Centratel’s Communication System

At Centratel, following the tenets of our Strategic Objective and General Operating Principles documents, we employ the latest communications technology. It’s an interesting paradox: the simple effectiveness of our internal communications hinges on highly complex yet readily available technologies.

Right at the beginning of our transformation, we developed a working procedure for communication for use among ourselves, and for communicating with the outside world. Because it’s simple and easy and fast, our people communicate a lot. Remember that a high quantity of communication leads to a high quality of communication.

With some exceptions, every Centratel staff member uses the same basic protocol. There is no confusion. This procedure has evolved with the technical and even social changes that have occurred in the last few years. Here it is.

INTERNAL COMMUNICATIONS: PROCEDURE AND FUNDAMENTALS

The tools of active communications:

  1. Voice Mail (VM)
  2. Email (EM)
  3. Emailed voice mail (EVM)
  4. Instant Messenger (IM)
  5. Text messaging (TM)
  6. One-on-one via phone
  7. One-on-one in-person
  8. Hard copy memo/procedure

What form of communication should I use?

  1. Routine, not time sensitive: VM, EM, EVM
  2. Time sensitive: IM, TM, one-on-one via phone or in-person
  3. “Getting all my thoughts in order” detailed explanations: VM, EM, EVM
  4. Personal and sensitive issues: one-on-one in person or via phone
  5. Documentation is necessary: EM or hard copy memo/procedure
  6. Information is complex/detailed: EM, hard copy memo/proce- dure, one-on-one via phone
  7. Procedures: Soft copy on procedures drive and hard copy

Point-of-Sale

Point-of-sale communications means, most of all, that when someone asks a question, the response is right now. For instance, avoid saving a message for a future response. If you must delay your reply, immediately take the time to answer the message sender to say you will get back with a detailed answer later (and be sure to provide an approximate time he or she can expect your response). Understand this approach is especially applicable to email: the most basic rule is to keep your inbox near-empty by dealing with the issue now, via the point-of-sale mandate. With all of us playing this game all day long, things move astonishingly fast. Always remember that it’s your job to get the wheels spinning NOW and to keep them spinning at maximum speed.

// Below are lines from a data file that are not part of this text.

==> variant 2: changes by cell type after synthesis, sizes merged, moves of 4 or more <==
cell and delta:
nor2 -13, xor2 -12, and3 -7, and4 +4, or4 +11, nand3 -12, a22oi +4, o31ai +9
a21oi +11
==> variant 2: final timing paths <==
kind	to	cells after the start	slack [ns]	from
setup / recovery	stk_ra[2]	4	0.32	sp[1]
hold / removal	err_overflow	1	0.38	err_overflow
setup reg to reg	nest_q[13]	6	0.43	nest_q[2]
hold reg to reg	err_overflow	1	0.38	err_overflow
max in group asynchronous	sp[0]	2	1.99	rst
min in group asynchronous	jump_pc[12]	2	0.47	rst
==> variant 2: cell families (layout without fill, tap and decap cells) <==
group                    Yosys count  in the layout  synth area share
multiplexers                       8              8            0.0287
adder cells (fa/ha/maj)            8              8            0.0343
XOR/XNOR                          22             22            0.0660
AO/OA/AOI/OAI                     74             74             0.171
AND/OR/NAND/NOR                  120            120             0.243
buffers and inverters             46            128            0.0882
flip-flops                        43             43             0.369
### src/rtl/jtag_scan_controller_if.sv
// Request/response channel of the JTAG scan controller: one scan per startValid/startReady
// handshake, answered by a done (scan finished) or error (request rejected) pulse.
interface jtag_scan_controller_if #(
  parameter int MAX_VECTOR_WIDTH = 32,
  parameter int MAX_INSTR_WIDTH  = 5
);
  logic                        startValid;
  logic                        startReady;
  logic [MAX_VECTOR_WIDTH-1:0] testVector;
  logic [5:0]                  vectorWidth;
  logic [2:0]                  instrWidth;
  logic [MAX_INSTR_WIDTH-1:0]  instrOpcode;
  logic [MAX_VECTOR_WIDTH-1:0] capturedData;
  logic                        done;
  logic                        error;

  modport master (output startValid, testVector, vectorWidth, instrWidth, instrOpcode,
                  input  startReady, capturedData, done, error);
  modport slave  (input  startValid, testVector, vectorWidth, instrWidth, instrOpcode,
                  output startReady, capturedData, done, error);
endinterface

### src/rtl/jtag_scan_controller.sv
// JTAG master scan engine: TCK = clk/2, IR scan then DR scan, TDO captured during DR shift.
// Optional JTAG_RESET_ON_START_EN: prefix each legal scan with 5x TMS=1 plus 1x TMS=0.
module jtag_scan_controller #(
  parameter int MAX_VECTOR_WIDTH = 32,
  parameter int MAX_INSTR_WIDTH  = 5
) (
  input  logic                  clk,
  input  logic                  reset,
  jtag_scan_controller_if.slave bus,
  output logic                  tck,
  output logic                  tms,
  output logic                  tdi,
  input  logic                  tdo,
  output logic [3:0]            tapState
);
  localparam int VIDX_W = $clog2(MAX_VECTOR_WIDTH);
  localparam int IIDX_W = $clog2(MAX_INSTR_WIDTH);

  typedef enum logic [3:0] {
    TAP_RESET    = 4'd0,  TAP_IDLE     = 4'd1,  TAP_SEL_DR    = 4'd2,  TAP_SEL_IR    = 4'd3,
    TAP_CAP_IR   = 4'd4,  TAP_SHIFT_IR = 4'd5,  TAP_EXIT1_IR  = 4'd6,  TAP_PAUSE_IR  = 4'd7,
    TAP_EXIT2_IR = 4'd8,  TAP_UPD_IR   = 4'd9,  TAP_CAP_DR    = 4'd10, TAP_SHIFT_DR  = 4'd11,
    TAP_EXIT1_DR = 4'd12, TAP_PAUSE_DR = 4'd13, TAP_EXIT2_DR  = 4'd14, TAP_UPD_DR    = 4'd15
  } tap_state_t;

  typedef enum logic [3:0] {
    S_WAKE, S_BOOT, S_IDLE, S_REJECT, S_RST_PRE, S_IR_PRE,
    S_IR_SHIFT, S_IR_POST, S_DR_PRE, S_DR_SHIFT, S_DR_POST, S_FINISH
  } ctrl_state_t;

`ifdef JTAG_RESET_ON_START_EN
  localparam ctrl_state_t FIRST_STATE = S_RST_PRE;
  localparam logic [5:0]  FIRST_CNT   = 6'd5;
`else
  localparam ctrl_state_t FIRST_STATE = S_IR_PRE;
  localparam logic [5:0]  FIRST_CNT   = 6'd3;
`endif

  function automatic tap_state_t tap_step(tap_state_t s, logic m);
    case (s)
      TAP_RESET:    return m ? TAP_RESET    : TAP_IDLE;
      TAP_IDLE:     return m ? TAP_SEL_DR   : TAP_IDLE;
      TAP_SEL_DR:   return m ? TAP_SEL_IR   : TAP_CAP_DR;
      TAP_SEL_IR:   return m ? TAP_RESET    : TAP_CAP_IR;
      TAP_CAP_IR:   return m ? TAP_EXIT1_IR : TAP_SHIFT_IR;
      TAP_SHIFT_IR: return m ? TAP_EXIT1_IR : TAP_SHIFT_IR;
      TAP_EXIT1_IR: return m ? TAP_UPD_IR   : TAP_PAUSE_IR;
      TAP_PAUSE_IR: return m ? TAP_EXIT2_IR : TAP_PAUSE_IR;
      TAP_EXIT2_IR: return m ? TAP_UPD_IR   : TAP_SHIFT_IR;
      TAP_UPD_IR:   return m ? TAP_SEL_DR   : TAP_IDLE;
      TAP_CAP_DR:   return m ? TAP_EXIT1_DR : TAP_SHIFT_DR;
      TAP_SHIFT_DR: return m ? TAP_EXIT1_DR : TAP_SHIFT_DR;
      TAP_EXIT1_DR: return m ? TAP_UPD_DR   : TAP_PAUSE_DR;
      TAP_PAUSE_DR: return m ? TAP_EXIT2_DR : TAP_PAUSE_DR;
      TAP_EXIT2_DR: return m ? TAP_UPD_DR   : TAP_SHIFT_DR;
      default:      return m ? TAP_SEL_DR   : TAP_IDLE;
    endcase
  endfunction

  // TMS for the TCK slot identified by controller state and down-counter value.
  function automatic logic slot_tms(ctrl_state_t st, logic [5:0] c);
    case (st)
      S_RST_PRE:              return c != 6'd0;
      S_IR_PRE:               return c >= 6'd2;
      S_IR_SHIFT, S_DR_SHIFT: return c == 6'd0;
      S_IR_POST:              return c == 6'd1;
      S_DR_PRE:               return c == 6'd2;
      S_DR_POST:              return 1'b1;
      default:                return 1'b0;
    endcase
  endfunction

  ctrl_state_t                 state_reg, state_next;
  tap_state_t                  tap_reg, tap_next;
  logic [5:0]                  cnt_reg, cnt_next;
  logic                        tck_reg, tck_next, tms_reg, tms_next, tdi_reg, tdi_next;
  logic                        ready_reg, ready_next, done_reg, done_next, error_reg, error_next;
  logic [MAX_VECTOR_WIDTH-1:0] cap_reg, cap_next, vec_reg, vec_next;
  logic [MAX_INSTR_WIDTH-1:0]  op_reg, op_next;
  logic [5:0]                  vw_reg, vw_next;
  logic [2:0]                  iw_reg, iw_next;
  logic [VIDX_W-1:0]           dr_idx, dr_idx_n;
  logic [IIDX_W-1:0]           ir_idx_n;
  logic                        req_legal;

  always_comb begin
    req_legal = (bus.vectorWidth == 6'd8 || bus.vectorWidth == 6'd16 ||
                 bus.vectorWidth == 6'd24 || bus.vectorWidth == 6'd32) &&
                (32'(bus.vectorWidth) <= MAX_VECTOR_WIDTH) &&
                (bus.instrWidth >= 3'd3) && (bus.instrWidth <= 3'd5) &&
                (32'(bus.instrWidth) <= MAX_INSTR_WIDTH);
  end

  always_comb begin
    state_next = state_reg;
    tap_next   = tap_reg;
    cnt_next   = cnt_reg;
    tck_next   = tck_reg;
    tms_next   = tms_reg;
    tdi_next   = tdi_reg;
    ready_next = ready_reg;
    done_next  = 1'b0;
    error_next = 1'b0;
    cap_next   = cap_reg;
    vec_next   = vec_reg;
    op_next    = op_reg;
    vw_next    = vw_reg;
    iw_next    = iw_reg;
    dr_idx     = VIDX_W'(vw_reg - 6'd1 - cnt_reg);
    dr_idx_n   = '0;
    ir_idx_n   = '0;
    case (state_reg)
      S_WAKE: begin
        state_next = S_BOOT;
        tms_next   = 1'b0;
      end
      S_IDLE: begin
        ready_next = 1'b1;
        if (bus.startValid && ready_reg) begin
          ready_next = 1'b0;
          cap_next   = '0;
          vec_next   = bus.testVector;
          op_next    = bus.instrOpcode;
          vw_next    = bus.vectorWidth;
          iw_next    = bus.instrWidth;
          if (req_legal) begin
            state_next = FIRST_STATE;
            cnt_next   = FIRST_CNT;
            tms_next   = slot_tms(FIRST_STATE, FIRST_CNT);
          end else begin
            state_next = S_REJECT;
          end
        end
      end
      S_REJECT: begin
        error_next = 1'b1;
        state_next = S_IDLE;
      end
      default: begin
        if (!tck_reg) begin
          tck_next = 1'b1;
          tap_next = tap_step(tap_reg, tms_reg);
        end else begin
          // End of the high phase: sample TDO, then set up TMS/TDI of the next slot.
          tck_next = 1'b0;
          if (state_reg == S_DR_SHIFT) cap_next[dr_idx] = tdo;
          if (cnt_reg != 6'd0) begin
            cnt_next = cnt_reg - 6'd1;
          end else begin
            case (state_reg)
              S_RST_PRE:  begin state_next = S_IR_PRE;   cnt_next = 6'd3; end
              S_IR_PRE:   begin state_next = S_IR_SHIFT; cnt_next = {3'b000, iw_reg} - 6'd1; end
              S_IR_SHIFT: begin state_next = S_IR_POST;  cnt_next = 6'd1; end
              S_IR_POST:  begin state_next = S_DR_PRE;   cnt_next = 6'd2; end
              S_DR_PRE:   begin state_next = S_DR_SHIFT; cnt_next = vw_reg - 6'd1; end
              S_DR_SHIFT: begin state_next = S_DR_POST;  cnt_next = 6'd0; end
              S_DR_POST:  begin state_next = S_FINISH;   cnt_next = 6'd0; end
              S_FINISH: begin
                state_next = S_IDLE;
                done_next  = 1'b1;
                ready_next = 1'b1;
              end
              default: begin
                state_next = S_IDLE;
                ready_next = 1'b1;
              end
            endcase
          end
          ir_idx_n = IIDX_W'({3'b000, iw_reg} - 6'd1 - cnt_next);
          dr_idx_n = VIDX_W'(vw_reg - 6'd1 - cnt_next);
          tms_next = slot_tms(state_next, cnt_next);
          tdi_next = 1'b0;
          if (state_next == S_IR_SHIFT)      tdi_next = op_reg[ir_idx_n];
          else if (state_next == S_DR_SHIFT) tdi_next = vec_reg[dr_idx_n];
        end
      end
    endcase
  end

  always_ff @(posedge clk or negedge reset) begin
    if (!reset) begin
      state_reg <= S_WAKE;
      tap_reg   <= TAP_RESET;
      cnt_reg   <= '0;
      tck_reg   <= 1'b0;
      tms_reg   <= 1'b1;
      tdi_reg   <= 1'b0;
      ready_reg <= 1'b0;
      done_reg  <= 1'b0;
      error_reg <= 1'b0;
      cap_reg   <= '0;
      vec_reg   <= '0;
      op_reg    <= '0;
      vw_reg    <= '0;
      iw_reg    <= '0;
    end else begin
      state_reg <= state_next;
      tap_reg   <= tap_next;
      cnt_reg   <= cnt_next;
      tck_reg   <= tck_next;
      tms_reg   <= tms_next;
      tdi_reg   <= tdi_next;
      ready_reg <= ready_next;
      done_reg  <= done_next;
      error_reg <= error_next;
      cap_reg   <= cap_next;
      vec_reg   <= vec_next;
      op_reg    <= op_next;
      vw_reg    <= vw_next;
      iw_reg    <= iw_next;
    end
  end

  assign tck              = tck_reg;
  assign tms              = tms_reg;
  assign tdi              = tdi_reg;
  assign tapState         = tap_reg;
  assign bus.startReady   = ready_reg;
  assign bus.capturedData = cap_reg;
  assign bus.done         = done_reg;
  assign bus.error        = error_reg;
endmodule
`src/rtl/l1_mem_arbiter_if.sv`:
```
// rtl/l1_mem_arbiter_if.sv - L1D/L1I request, response and memory-port signal bundle
interface l1_mem_arbiter_if #(
  parameter int M_WIDTH  = 32,
  parameter int CL_BITS  = 128,
  parameter int TAG_BITS = 2
);
  logic                l1d_req_valid;
  logic [M_WIDTH-1:0]  l1d_req_addr;
  logic [CL_BITS-1:0]  l1d_req_store_data;
  logic [TAG_BITS-1:0] l1d_req_tag;
  logic [3:0]          l1d_req_opcode;
  logic                l1d_req_ack;
  logic                l1d_rsp_valid;

  logic                l1i_req_valid;
  logic [M_WIDTH-1:0]  l1i_req_addr;
  logic [TAG_BITS-1:0] l1i_req_tag;
  logic [3:0]          l1i_req_opcode;
  logic                l1i_req_ack;
  logic                l1i_rsp_valid;

  logic                mem_req_valid;
  logic [M_WIDTH-1:0]  mem_req_addr;
  logic [CL_BITS-1:0]  mem_req_store_data;
  logic [TAG_BITS-1:0] mem_req_tag;
  logic [3:0]          mem_req_opcode;
  logic                mem_rsp_valid;

  logic                grant_hold;
  logic                idle;
  logic                timeout_err;
  logic                spurious_rsp_err;
  logic [63:0]         l1d_gnt_count;
  logic [63:0]         l1i_gnt_count;

  // Arbiter side
  modport slave (
    input  l1d_req_valid, l1d_req_addr, l1d_req_store_data, l1d_req_tag, l1d_req_opcode,
    output l1d_req_ack, l1d_rsp_valid,
    input  l1i_req_valid, l1i_req_addr, l1i_req_tag, l1i_req_opcode,
    output l1i_req_ack, l1i_rsp_valid,
    output mem_req_valid, mem_req_addr, mem_req_store_data, mem_req_tag, mem_req_opcode,
    input  mem_rsp_valid,
    input  grant_hold,
    output idle, timeout_err, spurious_rsp_err, l1d_gnt_count, l1i_gnt_count
  );

  // Requester / memory side
  modport master (
    output l1d_req_valid, l1d_req_addr, l1d_req_store_data, l1d_req_tag, l1d_req_opcode,
    input  l1d_req_ack, l1d_rsp_valid,
    output l1i_req_valid, l1i_req_addr, l1i_req_tag, l1i_req_opcode,
    input  l1i_req_ack, l1i_rsp_valid,
    input  mem_req_valid, mem_req_addr, mem_req_store_data, mem_req_tag, mem_req_opcode,
    output mem_rsp_valid,
    output grant_hold,
    input  idle, timeout_err, spurious_rsp_err, l1d_gnt_count, l1i_gnt_count
  );
endinterface

```
`src/rtl/l1_mem_arbiter.sv`:
```
// rtl/l1_mem_arbiter.sv - Two-requester round-robin arbiter for the single off-core memory port
// One transaction in flight; grant-hold, response watchdog, sticky errors, grant counters.
module l1_mem_arbiter #(
  parameter int unsigned TIMEOUT_CYCLES = 4096
) (
  input  logic            clk,
  input  logic            reset,
  l1_mem_arbiter_if.slave bus
);
  typedef enum logic [1:0] {
    IDLE   = 2'd0,
    BUSY_D = 2'd1,
    BUSY_I = 2'd2
  } state_t;

  localparam bit              WD_EN    = (TIMEOUT_CYCLES != 0);
  localparam int unsigned     WD_W     = WD_EN ? $clog2(TIMEOUT_CYCLES + 1) : 1;
  localparam logic [WD_W-1:0] WD_LIMIT = WD_W'(TIMEOUT_CYCLES);
  localparam logic [WD_W-1:0] WD_ONE   = WD_W'(1);

  state_t          state;
  state_t          state_next;
  logic            grant_d;
  logic            grant_i;
  logic            last_gnt_i;
  logic [WD_W-1:0] wd_cnt;

  always_ff @(posedge clk) begin
    if (reset) begin
      state <= IDLE;
    end else begin
      state <= state_next;
    end
  end

  // A tie goes to whichever requester did not win the previous grant.
  always_comb begin
    state_next = state;
    grant_d    = 1'b0;
    grant_i    = 1'b0;
    case (state)
      IDLE: begin
        if (!bus.grant_hold) begin
          if (bus.l1d_req_valid && (!bus.l1i_req_valid || last_gnt_i)) begin
            grant_d = 1'b1;
          end else if (bus.l1i_req_valid) begin
            grant_i = 1'b1;
          end
        end
        if (grant_d) begin
          state_next = BUSY_D;
        end else if (grant_i) begin
          state_next = BUSY_I;
        end
      end
      BUSY_D, BUSY_I: begin
        if (bus.mem_rsp_valid) begin
          state_next = IDLE;
        end
      end
      default: state_next = IDLE;
    endcase
  end

  assign bus.l1d_req_ack   = grant_d;
  assign bus.l1i_req_ack   = grant_i;
  assign bus.l1d_rsp_valid = (state == BUSY_D) && bus.mem_rsp_valid;
  assign bus.l1i_rsp_valid = (state == BUSY_I) && bus.mem_rsp_valid;
  assign bus.mem_req_valid = (state != IDLE);
  assign bus.idle          = (state == IDLE);

  always_ff @(posedge clk) begin
    if (reset) begin
      bus.mem_req_addr       <= '0;
      bus.mem_req_store_data <= '0;
      bus.mem_req_tag        <= '0;
      bus.mem_req_opcode     <= '0;
      bus.l1d_gnt_count      <= '0;
      bus.l1i_gnt_count      <= '0;
      bus.timeout_err        <= 1'b0;
      bus.spurious_rsp_err   <= 1'b0;
      last_gnt_i             <= 1'b1;
      wd_cnt                 <= '0;
    end else begin
      if (grant_d) begin
        bus.mem_req_addr       <= bus.l1d_req_addr;
        bus.mem_req_store_data <= bus.l1d_req_store_data;
        bus.mem_req_tag        <= bus.l1d_req_tag;
        bus.mem_req_opcode     <= bus.l1d_req_opcode;
        bus.l1d_gnt_count      <= bus.l1d_gnt_count + 64'd1;
        last_gnt_i             <= 1'b0;
      end else if (grant_i) begin
        bus.mem_req_addr       <= bus.l1i_req_addr;
        bus.mem_req_store_data <= '0;
        bus.mem_req_tag        <= bus.l1i_req_tag;
        bus.mem_req_opcode     <= bus.l1i_req_opcode;
        bus.l1i_gnt_count      <= bus.l1i_gnt_count + 64'd1;
        last_gnt_i             <= 1'b1;
      end

      if ((state == IDLE) && bus.mem_rsp_valid) begin
        bus.spurious_rsp_err <= 1'b1;
      end

      // Watchdog saturates at the limit; the FSM keeps waiting for the response.
      if ((state == IDLE) || bus.mem_rsp_valid) begin
        wd_cnt <= '0;
      end else if (WD_EN && (wd_cnt != WD_LIMIT)) begin
        wd_cnt <= wd_cnt + WD_ONE;
        if ((wd_cnt + WD_ONE) == WD_LIMIT) begin
          bus.timeout_err <= 1'b1;
        end
      end
    end
  end
endmodule

```
`src/flat_wrapper.sv`:
```
// flat-port wrapper written by rule: the top's interface ports become plain ports
module l1_mem_arbiter_flat 
#(
  parameter int unsigned TIMEOUT_CYCLES = 4096
)
  (clk, reset, bus_l1d_req_valid, bus_l1d_req_addr, bus_l1d_req_store_data, bus_l1d_req_tag, bus_l1d_req_opcode, bus_l1d_req_ack, bus_l1d_rsp_valid, bus_l1i_req_valid, bus_l1i_req_addr, bus_l1i_req_tag, bus_l1i_req_opcode, bus_l1i_req_ack, bus_l1i_rsp_valid, bus_mem_req_valid, bus_mem_req_addr, bus_mem_req_store_data, bus_mem_req_tag, bus_mem_req_opcode, bus_mem_rsp_valid, bus_grant_hold, bus_idle, bus_timeout_err, bus_spurious_rsp_err, bus_l1d_gnt_count, bus_l1i_gnt_count);
  l1_mem_arbiter_if #(.M_WIDTH(32), .CL_BITS(128), .TAG_BITS(2)) bus_i ();
  input  logic clk;
  input  logic reset;
  input wire logic [$bits(bus_i.l1d_req_valid)-1:0] bus_l1d_req_valid;
  input wire logic [$bits(bus_i.l1d_req_addr)-1:0] bus_l1d_req_addr;
  input wire logic [$bits(bus_i.l1d_req_store_data)-1:0] bus_l1d_req_store_data;
  input wire logic [$bits(bus_i.l1d_req_tag)-1:0] bus_l1d_req_tag;
  input wire logic [$bits(bus_i.l1d_req_opcode)-1:0] bus_l1d_req_opcode;
  output wire logic [$bits(bus_i.l1d_req_ack)-1:0] bus_l1d_req_ack;
  output wire logic [$bits(bus_i.l1d_rsp_valid)-1:0] bus_l1d_rsp_valid;
  input wire logic [$bits(bus_i.l1i_req_valid)-1:0] bus_l1i_req_valid;
  input wire logic [$bits(bus_i.l1i_req_addr)-1:0] bus_l1i_req_addr;
  input wire logic [$bits(bus_i.l1i_req_tag)-1:0] bus_l1i_req_tag;
  input wire logic [$bits(bus_i.l1i_req_opcode)-1:0] bus_l1i_req_opcode;
  output wire logic [$bits(bus_i.l1i_req_ack)-1:0] bus_l1i_req_ack;
  output wire logic [$bits(bus_i.l1i_rsp_valid)-1:0] bus_l1i_rsp_valid;
  output wire logic [$bits(bus_i.mem_req_valid)-1:0] bus_mem_req_valid;
  output wire logic [$bits(bus_i.mem_req_addr)-1:0] bus_mem_req_addr;
  output wire logic [$bits(bus_i.mem_req_store_data)-1:0] bus_mem_req_store_data;
  output wire logic [$bits(bus_i.mem_req_tag)-1:0] bus_mem_req_tag;
  output wire logic [$bits(bus_i.mem_req_opcode)-1:0] bus_mem_req_opcode;
  input wire logic [$bits(bus_i.mem_rsp_valid)-1:0] bus_mem_rsp_valid;
  input wire logic [$bits(bus_i.grant_hold)-1:0] bus_grant_hold;
  output wire logic [$bits(bus_i.idle)-1:0] bus_idle;
  output wire logic [$bits(bus_i.timeout_err)-1:0] bus_timeout_err;
  output wire logic [$bits(bus_i.spurious_rsp_err)-1:0] bus_spurious_rsp_err;
  output wire logic [$bits(bus_i.l1d_gnt_count)-1:0] bus_l1d_gnt_count;
  output wire logic [$bits(bus_i.l1i_gnt_count)-1:0] bus_l1i_gnt_count;
  assign bus_i.l1d_req_valid = bus_l1d_req_valid;
  assign bus_i.l1d_req_addr = bus_l1d_req_addr;
  assign bus_i.l1d_req_store_data = bus_l1d_req_store_data;
  assign bus_i.l1d_req_tag = bus_l1d_req_tag;
  assign bus_i.l1d_req_opcode = bus_l1d_req_opcode;
  assign bus_l1d_req_ack = bus_i.l1d_req_ack;
  assign bus_l1d_rsp_valid = bus_i.l1d_rsp_valid;
  assign bus_i.l1i_req_valid = bus_l1i_req_valid;
  assign bus_i.l1i_req_addr = bus_l1i_req_addr;
  assign bus_i.l1i_req_tag = bus_l1i_req_tag;
  assign bus_i.l1i_req_opcode = bus_l1i_req_opcode;
  assign bus_l1i_req_ack = bus_i.l1i_req_ack;
  assign bus_l1i_rsp_valid = bus_i.l1i_rsp_valid;
  assign bus_mem_req_valid = bus_i.mem_req_valid;
  assign bus_mem_req_addr = bus_i.mem_req_addr;
  assign bus_mem_req_store_data = bus_i.mem_req_store_data;
  assign bus_mem_req_tag = bus_i.mem_req_tag;
  assign bus_mem_req_opcode = bus_i.mem_req_opcode;
  assign bus_i.mem_rsp_valid = bus_mem_rsp_valid;
  assign bus_i.grant_hold = bus_grant_hold;
  assign bus_idle = bus_i.idle;
  assign bus_timeout_err = bus_i.timeout_err;
  assign bus_spurious_rsp_err = bus_i.spurious_rsp_err;
  assign bus_l1d_gnt_count = bus_i.l1d_gnt_count;
  assign bus_l1i_gnt_count = bus_i.l1i_gnt_count;
  l1_mem_arbiter #(.TIMEOUT_CYCLES(TIMEOUT_CYCLES)) u_core (.clk(clk), .reset(reset), .bus(bus_i));
endmodule
```
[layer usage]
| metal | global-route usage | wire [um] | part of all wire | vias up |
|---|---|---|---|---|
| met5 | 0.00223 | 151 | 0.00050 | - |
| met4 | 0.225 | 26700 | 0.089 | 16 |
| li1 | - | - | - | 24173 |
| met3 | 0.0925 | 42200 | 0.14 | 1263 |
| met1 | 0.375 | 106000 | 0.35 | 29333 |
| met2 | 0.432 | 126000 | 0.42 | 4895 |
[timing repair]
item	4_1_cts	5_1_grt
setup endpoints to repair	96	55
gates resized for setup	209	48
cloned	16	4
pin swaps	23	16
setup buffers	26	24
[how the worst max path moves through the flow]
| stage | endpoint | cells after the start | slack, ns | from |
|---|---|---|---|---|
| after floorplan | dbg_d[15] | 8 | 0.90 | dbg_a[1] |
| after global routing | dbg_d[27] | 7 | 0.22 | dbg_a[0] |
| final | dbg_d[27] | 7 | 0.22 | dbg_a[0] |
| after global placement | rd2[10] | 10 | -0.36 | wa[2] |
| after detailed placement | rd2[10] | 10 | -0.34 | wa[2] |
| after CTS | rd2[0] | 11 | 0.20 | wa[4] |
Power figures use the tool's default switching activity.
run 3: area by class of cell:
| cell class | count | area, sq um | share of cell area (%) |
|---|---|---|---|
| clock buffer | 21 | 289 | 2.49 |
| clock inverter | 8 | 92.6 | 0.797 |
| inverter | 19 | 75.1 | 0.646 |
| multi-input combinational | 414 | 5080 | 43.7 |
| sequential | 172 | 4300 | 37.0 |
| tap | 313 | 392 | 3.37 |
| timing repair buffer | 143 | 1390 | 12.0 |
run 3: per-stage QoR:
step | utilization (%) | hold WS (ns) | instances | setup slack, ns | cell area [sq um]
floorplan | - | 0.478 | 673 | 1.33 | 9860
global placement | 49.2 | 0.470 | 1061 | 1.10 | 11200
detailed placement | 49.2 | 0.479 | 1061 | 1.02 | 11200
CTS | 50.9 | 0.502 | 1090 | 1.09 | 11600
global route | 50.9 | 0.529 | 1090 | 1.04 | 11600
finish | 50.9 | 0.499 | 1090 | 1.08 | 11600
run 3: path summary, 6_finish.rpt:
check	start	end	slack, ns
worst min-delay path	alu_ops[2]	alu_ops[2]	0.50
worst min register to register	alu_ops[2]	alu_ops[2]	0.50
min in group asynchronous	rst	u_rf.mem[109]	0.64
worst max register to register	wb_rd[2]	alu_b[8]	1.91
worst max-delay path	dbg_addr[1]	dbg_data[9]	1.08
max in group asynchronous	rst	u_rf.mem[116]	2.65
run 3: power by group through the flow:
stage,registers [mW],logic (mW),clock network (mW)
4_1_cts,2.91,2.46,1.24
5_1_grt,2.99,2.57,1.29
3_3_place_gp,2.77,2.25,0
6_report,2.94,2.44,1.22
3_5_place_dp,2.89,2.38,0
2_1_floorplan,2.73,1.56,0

My Personal Inbox and Task List

In early 2014, I developed a dirt-simple personal organizational system in which my task list is incorporated into my Gmail inbox. For me, the simple beauty is that my incoming emails, my delegated tasks, and my personal tasks are all in one place, to be accessed from my laptop, smartphone, or desktop. To delegate a task, I compose it in an email and send it to the recipient, cc’ing myself. For personal tasks, I send the email to myself with the task title noted in the subject window. For tasking myself or others, or to double-check that a task was actually completed, I send myself messages to be delivered back to me at a future date.

It really is that simple. Emails and tasks are in the same place, thus avoiding the trap of a separate task list being shuffled to the back of the bus, only to be occasionally checked. I work hard to keep my inbox at less than twenty messages and tasks. This is my protocol for email. Use it or choose your own, which might include an outside task list and calendar.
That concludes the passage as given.